= 2019 Agile Lohas World 4 Hours of Shanghai =

Track map of the Shanghai International Circuit

The 2019 4 Hours of Shanghai was an endurance sportscar racing event held on November 24, 2019, at Shanghai International Circuit in Shanghai, China.

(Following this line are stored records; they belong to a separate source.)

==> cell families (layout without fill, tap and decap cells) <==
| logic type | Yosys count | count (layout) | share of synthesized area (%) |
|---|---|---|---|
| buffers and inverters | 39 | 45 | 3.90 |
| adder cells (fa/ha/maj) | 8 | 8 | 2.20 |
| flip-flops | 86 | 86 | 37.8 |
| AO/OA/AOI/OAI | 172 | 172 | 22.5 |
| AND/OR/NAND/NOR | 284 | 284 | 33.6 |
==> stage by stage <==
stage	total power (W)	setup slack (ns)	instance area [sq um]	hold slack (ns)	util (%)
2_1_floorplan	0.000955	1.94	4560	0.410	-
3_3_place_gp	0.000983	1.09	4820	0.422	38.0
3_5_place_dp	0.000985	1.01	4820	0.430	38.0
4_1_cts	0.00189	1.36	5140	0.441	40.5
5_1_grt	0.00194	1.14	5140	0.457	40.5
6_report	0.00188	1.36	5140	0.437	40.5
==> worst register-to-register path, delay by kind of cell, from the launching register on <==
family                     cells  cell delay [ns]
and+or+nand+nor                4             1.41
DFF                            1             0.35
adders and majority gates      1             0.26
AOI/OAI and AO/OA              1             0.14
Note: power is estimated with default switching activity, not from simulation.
**src/rtl/riscv_pkg.sv**
```systemverilog
// Shared branch-unit definitions: funct3 branch encodings, resolve FSM state, flush counter width.
// Pure declarations, no logic.
package riscv_pkg;

    localparam logic [2:0] F3_BEQ  = 3'b000;
    localparam logic [2:0] F3_BNE  = 3'b001;
    localparam logic [2:0] F3_BLT  = 3'b100;
    localparam logic [2:0] F3_BGE  = 3'b101;
    localparam logic [2:0] F3_BLTU = 3'b110;
    localparam logic [2:0] F3_BGEU = 3'b111;

    localparam int FLUSH_CNT_W = 3;

    typedef logic [FLUSH_CNT_W-1:0] flush_cnt_t;

    typedef enum logic {
        ST_IDLE  = 1'b0,
        ST_FLUSH = 1'b1
    } br_state_t;

endpackage

```
**src/rtl/branch_cond.sv**
```systemverilog
// Flag-to-taken decode for conditional branches and jumps; flags come from A + ~B + 1.
// Latency: combinational, 0 cycles.
// Backpressure: none; the caller decides when the result is used.
module branch_cond
    import riscv_pkg::*;
(
    input  logic       is_jump,
    input  logic [2:0] funct3,
    input  logic       zero,
    input  logic       negative,
    input  logic       carry,
    input  logic       overflow,
    output logic       taken,
    output logic       illegal
);

    always_comb begin
        taken   = 1'b0;
        illegal = 1'b0;
        if (is_jump) begin
            taken = 1'b1;
        end else begin
            // carry set means no borrow, i.e. A >= B unsigned
            unique case (funct3)
                F3_BEQ:  taken = zero;
                F3_BNE:  taken = !zero;
                F3_BLT:  taken = negative ^ overflow;
                F3_BGE:  taken = !(negative ^ overflow);
                F3_BLTU: taken = !carry;
                F3_BGEU: taken = carry;
                default: illegal = 1'b1;
            endcase
        end
    end

endmodule

```
**src/rtl/branch_resolve.sv**
```systemverilog
// Branch/jump resolution: redirect pulse and FLUSH_CYCLES-long pipeline flush; BRANCH_STATS_EN adds counters.
// Latency: redirect/illegal one cycle after acceptance; flush_o starts the same cycle as redirect.
// Backpressure: br_ready_o low for the whole flush window; valids presented then are ignored.
module branch_resolve
    import riscv_pkg::*;
#(
    parameter int FLUSH_CYCLES = 2
) (
    input  logic        clk,
    input  logic        rst,
    input  logic        br_valid_i,
    output logic        br_ready_o,
    input  logic        is_jump_i,
    input  logic [2:0]  funct3_i,
    input  logic        zero_i,
    input  logic        negative_i,
    input  logic        carry_i,
    input  logic        overflow_i,
    input  logic [31:0] target_i,
    output logic        redirect_o,
    output logic [31:0] redirect_pc_o,
    output logic        flush_o,
    output logic        illegal_o
`ifdef BRANCH_STATS_EN
    ,
    output logic [31:0] br_count_o,
    output logic [31:0] taken_count_o
`endif
);

    localparam flush_cnt_t FLUSH_TERM = flush_cnt_t'(FLUSH_CYCLES);

    br_state_t  state, state_nxt;
    flush_cnt_t cnt, cnt_nxt, cnt_inc;
    logic       accept;
    logic       taken;
    logic       illegal;

    branch_cond u_cond (
        .is_jump  (is_jump_i),
        .funct3   (funct3_i),
        .zero     (zero_i),
        .negative (negative_i),
        .carry    (carry_i),
        .overflow (overflow_i),
        .taken    (taken),
        .illegal  (illegal)
    );

    assign accept  = br_valid_i && (state == ST_IDLE);
    assign cnt_inc = cnt + flush_cnt_t'(1);

    always_ff @(posedge clk) begin
        if (rst) begin
            state <= ST_IDLE;
            cnt   <= '0;
        end else begin
            state <= state_nxt;
            cnt   <= cnt_nxt;
        end
    end

    always_comb begin
        state_nxt  = state;
        cnt_nxt    = cnt;
        br_ready_o = 1'b0;
        flush_o    = 1'b0;
        unique case (state)
            ST_IDLE: begin
                br_ready_o = 1'b1;
                if (accept && taken) begin
                    state_nxt = ST_FLUSH;
                    cnt_nxt   = '0;
                end
            end
            ST_FLUSH: begin
                flush_o = 1'b1;
                // exit at terminal count, so the 3-bit counter never wraps
                if (cnt_inc == FLUSH_TERM) begin
                    state_nxt = ST_IDLE;
                    cnt_nxt   = '0;
                end else begin
                    cnt_nxt = cnt_inc;
                end
            end
            default: begin
                state_nxt = ST_IDLE;
                cnt_nxt   = '0;
            end
        endcase
    end

    always_ff @(posedge clk) begin
        if (rst) begin
            redirect_o    <= 1'b0;
            redirect_pc_o <= '0;
            illegal_o     <= 1'b0;
        end else begin
            redirect_o    <= accept && taken;
            redirect_pc_o <= (accept && taken) ? target_i : '0;
            illegal_o     <= accept && illegal;
        end
    end

`ifdef BRANCH_STATS_EN
    logic [31:0] br_count_q;
    logic [31:0] taken_count_q;

    always_ff @(posedge clk) begin
        if (rst) begin
            br_count_q    <= '0;
            taken_count_q <= '0;
        end else if (accept) begin
            br_count_q <= br_count_q + 32'd1;
            if (taken) begin
                taken_count_q <= taken_count_q + 32'd1;
            end
        end
    end

    assign br_count_o    = br_count_q;
    assign taken_count_o = taken_count_q;
`endif

endmodule

```
## config.mk

```make
export PLATFORM = sky130hd
export DESIGN_NAME = quad_step_gen
export DESIGN_NICKNAME = d
export VERILOG_FILES = /design/src/rtl/quad_step_gen.sv
export SDC_FILE = /design/constraint.sdc
export NUM_CORES = 1
export LEC_CHECK = 0
export CAP_MARGIN = 20
export CORE_UTILIZATION = 54
export DETAILED_ROUTE_END_ITERATION = 16
export HOLD_SLACK_MARGIN = 0.15
export PLACE_DENSITY = 0.87
export SLEW_MARGIN = 40
export SYNTH_ARGS = -nofsm -noshare
export SYNTH_HDL_FRONTEND = slang
export SYNTH_SLANG_ARGS = --single-unit
```

## constraint.sdc

```tcl
create_clock -name clk -period 3.9 [get_ports clk]
set_input_delay 0.78 -clock clk [delete_from_list [all_inputs] [get_ports clk]]
set_output_delay 0.78 -clock clk [all_outputs]
set_load 0.02 [all_outputs]
```
<file path="config.mk">
export PLATFORM = sky130hd
export DESIGN_NAME = seg7_scan_driver
export DESIGN_NICKNAME = d
export VERILOG_FILES = /design/src/rtl/seg7_pkg.sv /design/src/rtl/seg7_font.sv /design/src/rtl/seg7_scan_driver.sv
export SDC_FILE = /design/constraint.sdc
export NUM_CORES = 1
export LEC_CHECK = 0
export CORE_MARGIN = 4
export CORE_UTILIZATION = 41
export DETAILED_ROUTE_END_ITERATION = 10
export SLEW_MARGIN = 0
export SYNTH_ARGS = -nofsm -noshare
export SYNTH_HDL_FRONTEND = slang
export SYNTH_SLANG_ARGS = --single-unit
export TNS_END_PERCENT = 10
</file>
<file path="constraint.sdc">
create_clock -name clk -period 2.5 [get_ports clk]
set_input_delay 0.75 -clock clk [delete_from_list [all_inputs] [get_ports clk]]
set_output_delay 0.75 -clock clk [all_outputs]
set_load 0.1 [all_outputs]
</file>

It served as the first round of the 2019–20 Asian Le Mans Series.

== Schedule ==

| Date | Time (local: CST) | Event |
| Friday, 22 November | 13:50 | Free Practice 1 |
| Saturday, 23 November | 11:30 | Free Practice 2 |
| 16:00 | Qualifying |
| Sunday, 24 November | 9:45 | Race |
Source:

== Free practice ==

- Only the fastest car in each class is shown.

| Free Practice 1 | Class | No. | Entrant | Time |
| LMP2 | 45 | GBR Thunderhead Carlin Racing | 1:53.232 |
| LMP2 Am | 59 | GBR RLR MSport | 1:57.244 |
| LMP3 | 9 | FRA Graff Racing | 2:01.537 |
| GT | 90 | TPE FIST-Team AAI | 2:04.045 |
| GT Am | — |  |  |
| Free Practice 2 | Class | No. | Entrant | Time |
| LMP2 | 26 | RUS G-Drive Racing with Algarve | 1:54.003 |
| LMP2 Am | 59 | GBR RLR MSport | 1:57.553 |
| LMP3 | 3 | GBR Nielsen Racing | 2:02.142 |
| GT | 27 | TPE HubAuto Corsa | 2:04.028 |
| GT Am | 16 | CHN Astro Veloce Motorsport | 2:14.217 |
Source:

==Qualifying results==
Pole positions in each class are indicated in bold.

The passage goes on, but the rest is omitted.